04.08.2023
«È il mercato che lo richiede», storico rincaro a Spotify dopo 15 anni di onorato servizio. La musica costa di più in tutti i settori, ma chi produce resta spesso con le briciole. Forti squilibri in tutte le piattaforme digitali.
Non saranno 1 o 2 euro, a seconda del piano a cui si è abbonati, a farci recedere dall’idea di ascoltare musica su Spotify. Però il fatto che sia il primo aumento della storia della piattaforma, dopo 15 anni di onorato servizio, fa pensare che nel mondo dello streaming vada tutto bene, ma non benissimo. La società fondata da Daniel Ek e Martin Lorentzon ha poi perso più del 10 per cento in Borsa, e questo perché – nonostante una crescita degli utenti dell’11% – le perdite del primo trimestre 2023 di oltre 110 milioni lasciano presagire che il business non riesca a decollare. E gli analisti, si sa, guardano lontano.
Il sistema digitale insomma doveva cambiare le nostre abitudini: lo ha fatto, ma come in tutte le curve tecnologiche la crisi di rigetto sembra non aver ancora toccato terra. È la solita parabola: ci innamoriamo di un’innovazione, ci buttiamo tutti a pesce perché questo è il futuro, per poi scoprire che l’acqua in cui galleggiamo non è così confortevole come si pensava. E, in questo momento, il discorso vale per la musica così come per i servizi video.
Riguardo a Spotify, lo storico rincaro è stato giustificato con la frase «è il mercato che lo richiede». Ed in effetti, proprio quel tipo di mercato, è già da un po’ che ce l’ha con un’azienda che fatica a riconoscere agli artisti quanto meritano. Se dunque, in questa estate di concerti, ci siamo lamentati per il costo dei biglietti, sappiate che proprio i live sono diventati il mezzo principale di sostentamento di cantati e band, visto che lo streaming è particolarmente spilorcio.

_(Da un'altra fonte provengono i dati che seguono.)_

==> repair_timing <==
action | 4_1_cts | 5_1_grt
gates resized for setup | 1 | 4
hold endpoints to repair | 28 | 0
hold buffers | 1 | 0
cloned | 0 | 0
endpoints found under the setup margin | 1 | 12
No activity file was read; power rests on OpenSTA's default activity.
### config.mk
export PLATFORM = sky130hd
export DESIGN_NAME = fpcmp
export DESIGN_NICKNAME = d
export VERILOG_FILES = /design/src/rtl/fpcmp_pkg.sv /design/src/rtl/fpcmp_classify.sv /design/src/rtl/fpcmp_order.sv /design/src/rtl/fpcmp_select.sv /design/src/rtl/fpcmp_ctrl.sv /design/src/rtl/fpcmp.sv
export SDC_FILE = /design/constraint.sdc
export NUM_CORES = 1
export LEC_CHECK = 0
export ABC_CLOCK_PERIOD_IN_PS = 2600
export BUFFER_PORTS_ARGS = -buffer_cell sky130_fd_sc_hd__buf_2
export CAP_MARGIN = 30
export CORE_UTILIZATION = 46
export CTS_BUF_LIST = sky130_fd_sc_hd__clkbuf_4 sky130_fd_sc_hd__clkbuf_8 sky130_fd_sc_hd__clkbuf_16
export DETAILED_ROUTE_END_ITERATION = 16
export HOLD_SLACK_MARGIN = 0.06
export PLACE_DENSITY_LB_ADDON = 0.1
export SYNTH_ARGS = -nofsm -noshare
export SYNTH_HDL_FRONTEND = slang
export SYNTH_SLANG_ARGS = --single-unit
### constraint.sdc
create_clock -name clk -period 2.6 [get_ports clk]
set_input_delay 0.13 -clock clk [delete_from_list [all_inputs] [get_ports clk]]
set_output_delay 0.13 -clock clk [all_outputs]
set_load 0.03 [all_outputs]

Spotify, è vero, si tiene il 33 per cento dei guadagni di una canzone e versa il restante a chi possiede i diritti. Ma siccome questi sono quasi sempre in mano alle case discografiche, ecco che chi produce musica resta spesso con le briciole. Alla fine, il tutto si quantifica con un guadagno di 0,04 per stream, il che vuol dire che dopo un milione di passaggi si arriva a 40 dollari.
Il sistema in pratica non regge, così come la pazienza di chi ormai vive sui ricavi online. L’aumento di prezzo dovrebbe aiutare a migliorare la situazione (e già le major chiedono “rincari ricorrenti”), la verità però è che tutto il mondo che vive sul web non riesce a trovare la quadra. Netflix, per esempio, ha dovuto limitare la condivisione delle password per vedere un aumento di 6 milioni di abbonati e cercare di far quadrare i conti, altre piattaforme hanno aumentato già più volte i prezzi (vedi Dazn in Italia o le rivali di Spotify come Apple Music o Amazon Music), e soprattutto c’è lo sciopero degli sceneggiatori di Hollywood contro l’uso dell’intelligenza artificiale che potrebbe presto coinvolgere anche gli autori musicali.
In questa situazione la curva tecnologica cerca il suo punto di equilibro, e come spesso accade il passato riappare: nella musica grazie alla sempre più insistente uscita di vinili, e nel settore video con il ritorno di investimenti sui canali Tv generalisti. Un “Ritorno al futuro”, alla fine, molto più reale di un film in streaming.